(Stored data entries)

********

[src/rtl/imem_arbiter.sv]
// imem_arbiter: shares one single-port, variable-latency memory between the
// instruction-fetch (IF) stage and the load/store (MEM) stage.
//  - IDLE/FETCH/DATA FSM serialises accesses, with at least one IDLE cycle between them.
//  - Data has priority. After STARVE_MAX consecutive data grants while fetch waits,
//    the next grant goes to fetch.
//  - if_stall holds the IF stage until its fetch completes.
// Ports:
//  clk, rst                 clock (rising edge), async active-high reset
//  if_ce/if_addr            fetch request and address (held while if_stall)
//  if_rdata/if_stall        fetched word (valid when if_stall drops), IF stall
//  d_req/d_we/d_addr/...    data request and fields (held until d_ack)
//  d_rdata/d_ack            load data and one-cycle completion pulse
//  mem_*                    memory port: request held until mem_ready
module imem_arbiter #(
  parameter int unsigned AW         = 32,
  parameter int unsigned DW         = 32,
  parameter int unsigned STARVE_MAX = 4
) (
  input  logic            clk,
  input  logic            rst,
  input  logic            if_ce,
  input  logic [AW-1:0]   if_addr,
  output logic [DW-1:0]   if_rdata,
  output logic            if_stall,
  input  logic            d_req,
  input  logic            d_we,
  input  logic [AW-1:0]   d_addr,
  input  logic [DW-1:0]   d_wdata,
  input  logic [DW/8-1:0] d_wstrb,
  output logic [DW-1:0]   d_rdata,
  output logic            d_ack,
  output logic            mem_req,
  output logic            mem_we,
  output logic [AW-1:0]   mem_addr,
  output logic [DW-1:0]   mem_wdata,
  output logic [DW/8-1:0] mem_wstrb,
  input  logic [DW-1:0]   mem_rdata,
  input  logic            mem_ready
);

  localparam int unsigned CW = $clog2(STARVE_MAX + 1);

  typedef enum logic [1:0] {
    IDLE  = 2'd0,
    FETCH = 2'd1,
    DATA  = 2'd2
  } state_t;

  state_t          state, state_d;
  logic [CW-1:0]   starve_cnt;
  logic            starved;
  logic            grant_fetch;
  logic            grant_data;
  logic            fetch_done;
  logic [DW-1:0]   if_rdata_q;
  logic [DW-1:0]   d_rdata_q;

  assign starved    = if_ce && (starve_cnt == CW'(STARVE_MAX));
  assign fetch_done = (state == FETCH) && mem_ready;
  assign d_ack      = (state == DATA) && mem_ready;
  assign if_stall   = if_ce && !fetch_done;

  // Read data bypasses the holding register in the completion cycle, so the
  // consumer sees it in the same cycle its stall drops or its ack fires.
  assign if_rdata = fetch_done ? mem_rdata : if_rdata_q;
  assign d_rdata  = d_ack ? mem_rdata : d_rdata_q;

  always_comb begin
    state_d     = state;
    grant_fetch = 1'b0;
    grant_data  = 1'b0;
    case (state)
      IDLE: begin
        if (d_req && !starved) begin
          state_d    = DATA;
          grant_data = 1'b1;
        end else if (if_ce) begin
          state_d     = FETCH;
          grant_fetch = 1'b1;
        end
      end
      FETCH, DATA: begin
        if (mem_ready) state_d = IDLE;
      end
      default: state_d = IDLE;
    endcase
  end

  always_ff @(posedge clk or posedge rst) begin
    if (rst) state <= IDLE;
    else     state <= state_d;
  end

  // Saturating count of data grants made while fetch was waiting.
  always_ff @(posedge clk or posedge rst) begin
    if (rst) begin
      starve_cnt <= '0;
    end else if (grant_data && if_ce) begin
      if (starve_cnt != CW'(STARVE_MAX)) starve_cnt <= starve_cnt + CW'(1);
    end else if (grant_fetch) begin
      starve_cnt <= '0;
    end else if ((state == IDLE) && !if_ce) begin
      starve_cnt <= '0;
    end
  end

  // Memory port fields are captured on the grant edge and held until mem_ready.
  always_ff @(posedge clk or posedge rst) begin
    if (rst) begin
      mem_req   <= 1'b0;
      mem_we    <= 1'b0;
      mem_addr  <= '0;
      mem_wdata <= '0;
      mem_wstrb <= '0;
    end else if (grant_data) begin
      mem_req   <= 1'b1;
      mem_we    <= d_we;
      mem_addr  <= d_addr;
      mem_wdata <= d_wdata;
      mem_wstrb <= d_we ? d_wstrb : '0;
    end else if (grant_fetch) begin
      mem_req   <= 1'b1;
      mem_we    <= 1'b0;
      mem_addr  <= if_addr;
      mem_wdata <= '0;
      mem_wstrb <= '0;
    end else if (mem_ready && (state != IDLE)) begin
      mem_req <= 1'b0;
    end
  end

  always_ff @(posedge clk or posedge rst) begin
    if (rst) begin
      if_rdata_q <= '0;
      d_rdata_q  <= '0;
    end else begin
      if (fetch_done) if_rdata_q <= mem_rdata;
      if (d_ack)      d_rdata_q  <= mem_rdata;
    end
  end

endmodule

********

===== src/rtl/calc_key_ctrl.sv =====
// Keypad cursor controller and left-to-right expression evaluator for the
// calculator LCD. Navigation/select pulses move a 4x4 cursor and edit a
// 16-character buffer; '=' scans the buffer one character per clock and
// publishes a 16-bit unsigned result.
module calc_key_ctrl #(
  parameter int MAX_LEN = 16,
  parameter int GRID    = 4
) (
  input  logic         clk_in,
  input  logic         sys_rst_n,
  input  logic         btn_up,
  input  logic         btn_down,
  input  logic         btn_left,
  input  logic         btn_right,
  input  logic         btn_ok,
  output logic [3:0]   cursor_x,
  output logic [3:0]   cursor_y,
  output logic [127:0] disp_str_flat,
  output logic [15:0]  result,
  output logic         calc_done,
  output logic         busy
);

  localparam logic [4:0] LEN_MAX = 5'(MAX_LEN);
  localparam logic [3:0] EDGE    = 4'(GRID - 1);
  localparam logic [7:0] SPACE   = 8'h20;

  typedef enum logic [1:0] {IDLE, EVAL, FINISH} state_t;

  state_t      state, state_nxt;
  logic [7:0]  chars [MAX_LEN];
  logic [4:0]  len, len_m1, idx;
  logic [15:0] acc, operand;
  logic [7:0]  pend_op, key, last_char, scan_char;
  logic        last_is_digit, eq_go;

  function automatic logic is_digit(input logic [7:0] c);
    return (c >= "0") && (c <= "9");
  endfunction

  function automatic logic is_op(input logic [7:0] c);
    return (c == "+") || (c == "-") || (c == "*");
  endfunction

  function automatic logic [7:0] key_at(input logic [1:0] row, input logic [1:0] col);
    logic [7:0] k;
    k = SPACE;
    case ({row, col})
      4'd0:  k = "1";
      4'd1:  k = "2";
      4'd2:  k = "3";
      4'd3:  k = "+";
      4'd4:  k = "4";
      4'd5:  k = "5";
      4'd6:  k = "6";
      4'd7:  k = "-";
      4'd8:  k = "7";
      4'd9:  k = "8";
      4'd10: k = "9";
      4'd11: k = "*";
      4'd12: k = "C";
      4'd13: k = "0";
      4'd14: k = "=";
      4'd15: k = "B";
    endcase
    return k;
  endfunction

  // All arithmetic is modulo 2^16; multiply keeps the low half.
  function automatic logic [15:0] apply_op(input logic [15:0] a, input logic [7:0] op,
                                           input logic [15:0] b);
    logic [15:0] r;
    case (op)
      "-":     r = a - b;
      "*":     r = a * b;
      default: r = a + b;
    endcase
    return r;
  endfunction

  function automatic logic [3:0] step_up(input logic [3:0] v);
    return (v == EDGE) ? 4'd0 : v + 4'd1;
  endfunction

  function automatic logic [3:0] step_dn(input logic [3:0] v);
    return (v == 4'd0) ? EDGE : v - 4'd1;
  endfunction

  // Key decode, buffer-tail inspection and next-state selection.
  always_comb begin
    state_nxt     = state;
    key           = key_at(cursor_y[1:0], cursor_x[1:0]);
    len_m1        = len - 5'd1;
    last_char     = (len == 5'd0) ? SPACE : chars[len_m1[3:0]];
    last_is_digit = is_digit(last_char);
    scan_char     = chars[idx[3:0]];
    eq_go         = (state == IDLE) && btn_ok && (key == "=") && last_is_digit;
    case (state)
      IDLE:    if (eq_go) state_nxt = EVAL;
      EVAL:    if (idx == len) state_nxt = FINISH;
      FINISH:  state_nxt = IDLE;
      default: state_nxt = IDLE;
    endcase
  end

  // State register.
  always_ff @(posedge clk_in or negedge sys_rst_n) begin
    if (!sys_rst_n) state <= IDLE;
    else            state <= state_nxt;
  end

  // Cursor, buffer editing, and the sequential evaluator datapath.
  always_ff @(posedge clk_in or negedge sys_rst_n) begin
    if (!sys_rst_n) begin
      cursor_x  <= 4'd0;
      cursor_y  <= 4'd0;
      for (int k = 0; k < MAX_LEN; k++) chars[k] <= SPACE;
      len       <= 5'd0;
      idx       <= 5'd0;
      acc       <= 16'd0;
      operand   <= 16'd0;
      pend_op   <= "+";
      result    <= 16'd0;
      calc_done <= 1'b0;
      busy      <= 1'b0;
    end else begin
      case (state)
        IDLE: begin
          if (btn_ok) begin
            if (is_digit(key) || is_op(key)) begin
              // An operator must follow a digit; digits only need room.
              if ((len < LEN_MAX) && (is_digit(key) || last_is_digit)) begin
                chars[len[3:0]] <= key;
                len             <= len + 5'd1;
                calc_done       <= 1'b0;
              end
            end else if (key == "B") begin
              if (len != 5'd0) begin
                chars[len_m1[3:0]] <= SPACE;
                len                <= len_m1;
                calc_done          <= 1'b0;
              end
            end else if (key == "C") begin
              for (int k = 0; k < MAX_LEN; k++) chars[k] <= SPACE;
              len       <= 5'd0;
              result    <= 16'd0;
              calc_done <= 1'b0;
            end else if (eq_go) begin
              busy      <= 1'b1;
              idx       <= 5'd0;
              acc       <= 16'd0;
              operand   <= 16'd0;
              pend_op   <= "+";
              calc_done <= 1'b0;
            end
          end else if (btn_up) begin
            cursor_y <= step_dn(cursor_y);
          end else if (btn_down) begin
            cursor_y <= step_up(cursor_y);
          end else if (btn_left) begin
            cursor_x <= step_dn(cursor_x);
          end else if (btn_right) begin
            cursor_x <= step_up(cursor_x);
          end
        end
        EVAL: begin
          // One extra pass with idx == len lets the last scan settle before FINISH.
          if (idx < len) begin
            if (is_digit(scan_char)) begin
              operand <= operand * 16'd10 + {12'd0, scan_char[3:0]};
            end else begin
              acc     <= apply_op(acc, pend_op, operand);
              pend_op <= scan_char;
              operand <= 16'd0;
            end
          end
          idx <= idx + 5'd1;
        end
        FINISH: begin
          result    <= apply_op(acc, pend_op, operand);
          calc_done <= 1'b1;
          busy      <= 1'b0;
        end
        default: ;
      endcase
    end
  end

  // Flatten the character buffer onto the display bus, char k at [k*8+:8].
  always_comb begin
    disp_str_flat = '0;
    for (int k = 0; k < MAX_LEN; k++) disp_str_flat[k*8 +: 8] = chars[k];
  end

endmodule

********

- Exercise brief -
Would you copy out exactly the lines above that start at the one containing "parameter int unsigned AW" and end at the one containing "output logic [DW/8-1:0]", inclusive?

- Exercise result -
  parameter int unsigned AW         = 32,
  parameter int unsigned DW         = 32,
  parameter int unsigned STARVE_MAX = 4
) (
  input  logic            clk,
  input  logic            rst,
  input  logic            if_ce,
  input  logic [AW-1:0]   if_addr,
  output logic [DW-1:0]   if_rdata,
  output logic            if_stall,
  input  logic            d_req,
  input  logic            d_we,
  input  logic [AW-1:0]   d_addr,
  input  logic [DW-1:0]   d_wdata,
  input  logic [DW/8-1:0] d_wstrb,
  output logic [DW-1:0]   d_rdata,
  output logic            d_ack,
  output logic            mem_req,
  output logic            mem_we,
  output logic [AW-1:0]   mem_addr,
  output logic [DW-1:0]   mem_wdata,
  output logic [DW/8-1:0] mem_wstrb,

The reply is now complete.